Kontemplasi Diri Dini Hari

Oleh: Dela Prastisia |
Ilustrasi AI

Dini hari adalah waktu yang ganjil. Ia seperti ruang tunggu antara kesadaran dan mimpi; tempat di mana kopi pahit terasa manis, dan seonggok keinginan yang biasanya malu-malu, mendadak berdiri tegak sambil orasi. Pada jam-jam ini, aku sering duduk diam sambil mendengarkan detak jam, satu-satunya suara yang jujur, sebab ia tidak pernah bohong tentang waktu yang terus berjalan, tidak peduli kita bahagia atau sekadar bertahan.

Dalam sunyi itu, muncul renungan aneh: Bagaimana rasanya hidup jauh dari sini? Bukan sekadar untuk liburan, tapi benar-benar pergi. Bukan kabur, tapi pindah. Bukan cari pelarian, tapi mungkin... tempat untuk bernapas lebih jujur.

Bayanganku melayang pada Dream Country-ku, Swiss. Membayangkan tinggal di sebuah desa kecil di kaki pegunungan Alpen, di mana sapi-sapi terlihat lebih bahagia dari manusia kantoran. Rumah minimalis dari kayu tua, satu meja kecil menghadap jendela, dan aku duduk di sana, journaling tentang bagaimana hari ini aku tidak perlu pura-pura kuat. Susu segar di gelas keramik, buku filsafat ringan di pangkuan, dan keheningan yang tidak mencurigakan.

Namun kadang, Swiss terasa terlalu cantik. Terlalu utopis. Maka pikiranku melompat ke Finlandia. Tempat di mana orang-orang hidup diam-diam namun tingkat kesejahteraannya tinggi dan ya.... bahagia. Di sana, kesepian tidak dianggap sebagai penyakit. Ia dipelihara seperti tanaman hias: tidak ribut, namun tetap tumbuh. Aku ingin belajar dari mereka, dari cara mereka berdamai tanpa terlalu banyak bicara, dari kebiasaan mereka mencintai cahaya matahari yang datang hanya sebentar.

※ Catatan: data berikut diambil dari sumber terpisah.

This is an optimization exercise on Yosys and OpenROAD, whose aim is small area, not a production implementation.
Where RTL was checked, it was by simulation tests only, not by an equivalence proof against the original.
Power figures rest on the tool's default switching activity, not on a simulated workload.

== the baseline ==
// ap2_core
module ap2_core (
    input  wire        clk,
    input  wire        rst,           
    input  wire        start,         
    input  wire [16:0] image_end,     
    output reg         mem_req,
    output reg         mem_we,
    output wire [15:0] mem_addr,
    output wire [15:0] mem_wdata,
    input  wire [15:0] mem_rdata,
    input  wire        mem_ready,
    output wire        done,          
    output wire [1:0]  stop_reason,   
    output wire [15:0] r0,
    output wire [15:0] r1,
    output wire [15:0] r2,
    output wire [15:0] r3,
    output wire [15:0] r4,
    output wire [15:0] r5,
    output wire [15:0] r6,
    output wire [15:0] r7,
    output wire [15:0] pc_out,
    output wire [15:0] sp_out,
    output wire        flag_c,
    output wire        flag_ov,
    output wire        flag_z,
    output wire        flag_s
);
    localparam [3:0] S_CLR   = 4'd0,
                     S_FETCH = 4'd1,
                     S_B     = 4'd4,     
                     S_M     = 4'd5,     
                     S_D     = 4'd6,     
                     S_P     = 4'd7,     
                     S_SHIFT = 4'd8,
                     S_MUL   = 4'd9,
  ...
clock: 10.0 ns
lec_check: 0
abc_area: 1
cap_margin: 20
core_margin: 2
core_utilization: 45
gpl_timing_driven: 0
slew_margin: 20
standard.sh (not shown) runs the stock make flow with config.mk's settings and CLKGATE_MAP_FILE= SYNTH_SCRIPT=/design/flow/synth_recipe.tcl, a recipe that flattens the netlist after the stock synthesis.
==> flow/flow/run.sh <==
#!/bin/bash
# Layout flow: the standard ORFS flow (standard.sh: the standard
# synthesis, floorplan, power grid, taps, placement, CTS and routing), with
# knobs that ORFS reads from the environment:
#  - port buffers use the smallest buffer cell (buffer_ports -buffer_cell)
#    instead of the 10 um2 delay buffer ORFS picks on its own; every input
#    and output port still gets its own buffer;
#  - CTS builds the clock tree from small clock buffers and adds no dummy
#    load cells.
# standard.sh's full output goes to standard_make.log here; each ORFS step
# keeps its own log under orfs/logs/.
set -euo pipefail
export BUFFER_PORTS_ARGS="-buffer_cell sky130_fd_sc_hd__buf_1"
export CTS_ARGS="-sink_clustering_enable -repair_clock_nets -dont_use_dummy_load -buf_list {sky130_fd_sc_hd__clkbuf_8} -sink_clustering_size 24 -sink_clustering_max_diameter 50"
bash standard.sh > standard_make.log 2>&1
### the baseline -> the candidate
--- a/flow/design.v
+++ b/flow/design.v
@@ -136,13 +136,13 @@
     end
     wire [16:0] bw;
     assign bw[0] = 1'b0;
     genvar gi;
     generate
         for (gi = 0; gi < 16; gi = gi + 1) begin : g_cmp
-            assign bw[gi+1] = (!S[gi] & image_end[gi]) | (!S[gi] & bw[gi]) | (image_end[gi] & bw[gi]);
+            assign bw[gi+1] = (!S[gi] && image_end[gi]) || (!(S[gi] ^ image_end[gi]) && bw[gi]);
         end
     endgenerate
     wire at_end = !image_end[16] && !bw[16];
     wire [3:0] o_inc = (o == 4'd8) ? 4'd0 :
                        {o[3] ^ (o[2] & o[1] & o[0]), o[2] ^ (o[1] & o[0]), o[1] ^ o[0], !o[0]};
     wire [3:0] c_inc = {c[3] ^ (c[2] & c[1] & c[0]), c[2] ^ (c[1] & c[0]), c[1] ^ c[0], !c[0]};
==> results.txt <==
The candidate was carried through to the last stage, and its layout satisfied the timing, DRC and antenna checks. Between the baseline and the candidate, the highest cell delay on the worst timing path is lower for the baseline. On xor/xnor share of the synthesized area, the baseline and the candidate are basically level. Going from the baseline to the candidate, routed wire length went up by 150 um, worst setup slack went up by 94 ps, final core utilization went up by 0.37 points, die height went up by 0.78 um. Re global-route usage: the baseline and the candidate aren't equal, and the lower value belongs to the baseline. Of the baseline and the candidate, the lower total power draw belongs to the baseline. Internal portion of total power: the candidate higher than the baseline. The first-pass GRT wire length in the candidate sits 0.86% above the value recorded for the baseline.
No functional check of the RTL was part of the candidate.
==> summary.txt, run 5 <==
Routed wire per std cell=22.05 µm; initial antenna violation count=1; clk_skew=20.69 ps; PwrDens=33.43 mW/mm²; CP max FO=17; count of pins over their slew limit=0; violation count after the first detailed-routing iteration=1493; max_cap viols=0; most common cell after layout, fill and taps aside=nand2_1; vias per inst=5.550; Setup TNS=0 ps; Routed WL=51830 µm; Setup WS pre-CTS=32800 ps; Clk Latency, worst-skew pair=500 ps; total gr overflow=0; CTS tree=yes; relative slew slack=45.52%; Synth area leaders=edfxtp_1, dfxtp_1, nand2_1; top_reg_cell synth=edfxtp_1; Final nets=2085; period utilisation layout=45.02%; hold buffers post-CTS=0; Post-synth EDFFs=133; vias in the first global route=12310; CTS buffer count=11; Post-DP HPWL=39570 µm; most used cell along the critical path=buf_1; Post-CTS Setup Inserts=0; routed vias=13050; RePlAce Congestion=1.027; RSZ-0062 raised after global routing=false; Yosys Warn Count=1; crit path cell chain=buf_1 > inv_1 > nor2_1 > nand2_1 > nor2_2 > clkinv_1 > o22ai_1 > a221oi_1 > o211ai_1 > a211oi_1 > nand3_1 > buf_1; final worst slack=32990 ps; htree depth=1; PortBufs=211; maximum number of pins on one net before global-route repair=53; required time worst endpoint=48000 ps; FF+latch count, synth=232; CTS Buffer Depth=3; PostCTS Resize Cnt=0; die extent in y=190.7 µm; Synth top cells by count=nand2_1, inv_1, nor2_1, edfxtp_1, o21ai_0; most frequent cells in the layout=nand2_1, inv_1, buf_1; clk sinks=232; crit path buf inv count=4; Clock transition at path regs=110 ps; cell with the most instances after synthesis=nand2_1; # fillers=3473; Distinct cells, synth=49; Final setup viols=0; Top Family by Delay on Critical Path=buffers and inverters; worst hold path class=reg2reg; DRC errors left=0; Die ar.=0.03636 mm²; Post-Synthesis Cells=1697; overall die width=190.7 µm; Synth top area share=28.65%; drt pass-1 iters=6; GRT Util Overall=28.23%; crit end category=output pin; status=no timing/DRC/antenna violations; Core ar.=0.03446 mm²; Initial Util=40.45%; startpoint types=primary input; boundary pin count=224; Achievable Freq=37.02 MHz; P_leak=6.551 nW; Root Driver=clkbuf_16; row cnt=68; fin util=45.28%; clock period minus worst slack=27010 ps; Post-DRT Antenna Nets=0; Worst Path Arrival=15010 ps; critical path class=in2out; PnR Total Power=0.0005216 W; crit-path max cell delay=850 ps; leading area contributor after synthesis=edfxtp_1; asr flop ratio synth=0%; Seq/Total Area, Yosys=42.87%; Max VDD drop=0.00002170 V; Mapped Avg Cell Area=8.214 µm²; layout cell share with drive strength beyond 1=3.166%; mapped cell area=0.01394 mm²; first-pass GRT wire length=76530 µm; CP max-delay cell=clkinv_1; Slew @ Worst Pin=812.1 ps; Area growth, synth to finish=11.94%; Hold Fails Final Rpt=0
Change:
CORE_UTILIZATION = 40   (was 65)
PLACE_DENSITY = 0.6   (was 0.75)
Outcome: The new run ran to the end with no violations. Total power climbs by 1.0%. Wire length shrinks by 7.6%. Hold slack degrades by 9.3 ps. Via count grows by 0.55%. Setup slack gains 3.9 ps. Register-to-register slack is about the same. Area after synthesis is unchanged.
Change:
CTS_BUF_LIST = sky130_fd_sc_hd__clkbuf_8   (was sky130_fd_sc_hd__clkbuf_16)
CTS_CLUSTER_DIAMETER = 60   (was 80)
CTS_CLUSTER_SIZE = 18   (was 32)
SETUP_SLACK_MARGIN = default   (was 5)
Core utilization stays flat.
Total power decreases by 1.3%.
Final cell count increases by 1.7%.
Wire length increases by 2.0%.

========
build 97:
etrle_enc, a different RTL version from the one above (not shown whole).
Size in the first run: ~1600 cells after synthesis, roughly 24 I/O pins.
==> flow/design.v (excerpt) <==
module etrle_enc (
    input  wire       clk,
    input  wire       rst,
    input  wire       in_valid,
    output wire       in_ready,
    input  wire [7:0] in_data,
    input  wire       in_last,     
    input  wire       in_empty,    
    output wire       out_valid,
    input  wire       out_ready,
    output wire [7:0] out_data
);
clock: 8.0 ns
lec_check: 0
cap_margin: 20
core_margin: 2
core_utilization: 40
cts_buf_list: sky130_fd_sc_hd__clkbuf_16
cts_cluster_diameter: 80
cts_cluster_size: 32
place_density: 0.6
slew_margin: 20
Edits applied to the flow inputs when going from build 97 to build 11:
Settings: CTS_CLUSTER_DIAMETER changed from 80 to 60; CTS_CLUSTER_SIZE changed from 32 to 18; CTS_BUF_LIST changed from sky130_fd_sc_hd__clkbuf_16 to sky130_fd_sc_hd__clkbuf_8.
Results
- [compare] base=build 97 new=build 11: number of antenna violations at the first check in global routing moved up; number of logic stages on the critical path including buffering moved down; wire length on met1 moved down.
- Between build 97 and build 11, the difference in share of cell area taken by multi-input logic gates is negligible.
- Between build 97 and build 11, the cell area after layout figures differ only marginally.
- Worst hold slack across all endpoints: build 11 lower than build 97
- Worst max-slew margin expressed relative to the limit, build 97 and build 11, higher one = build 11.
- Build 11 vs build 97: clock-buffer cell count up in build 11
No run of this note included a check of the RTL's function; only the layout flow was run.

Dan jika rasa bosan atas hidup yang kelewat damai mampir di beranda hidupku, aku ingin sesekali ke Jerman. Negera yang hidupnya diatur oleh tanda lalu lintas dan jadwal kereta. Di sana, hidup mungkin tidak terlalu lembut, tapi paling tidak, segalanya tertib. Aku ingin tahu rasanya hidup di tempat yang tidak membuatku harus menebak-nebak apakah ini giliran bahagia atau giliran tertunda.

Lucunya, dari semua kontemplasi ini, aku sadar: yang aku cari bukan hanya tempat, tapi rasa. Rasa tenang. Rasa cukup. Rasa tidak perlu pura-pura jadi versi ideal dari manusia produktif yang hidup dari to-do list ke to-do list.

Kadang aku bertanya, apakah ini semua hanyalah romantisasi? Apakah aku hanya sedang mencari latar baru untuk drama yang sama? Tapi kemudian, bukankah hidup memang kadang harus dirayakan dalam bentuk lamunan yang mustahil? Setidaknya, khayalan tidak pernah meminta bayaran sewa.

Dini hari adalah satu-satunya waktu di mana kita bisa mengaku lelah tanpa harus diberi solusi. Tidak ada kata “sabar ya” atau “semangat terus”, hanya sunyi yang mendengarkan. Dan di sanalah, dalam kesunyian itu, aku menyusun ulang mimpiku. Bukan untuk lari dari realita, tapi untuk menata ulang harapan.

Mungkin aku tidak akan benar-benar pindah ke Swiss, Finlandia, atau Jerman. Tapi jika aku bisa menciptakan sedikit ruang hening, sedikit ketertiban dalam kekacauan, dan sedikit rasa cukup di tengah kekurangan, maka barangkali, aku sudah sampai.

Bukan di suatu tempat, tapi di diri sendiri.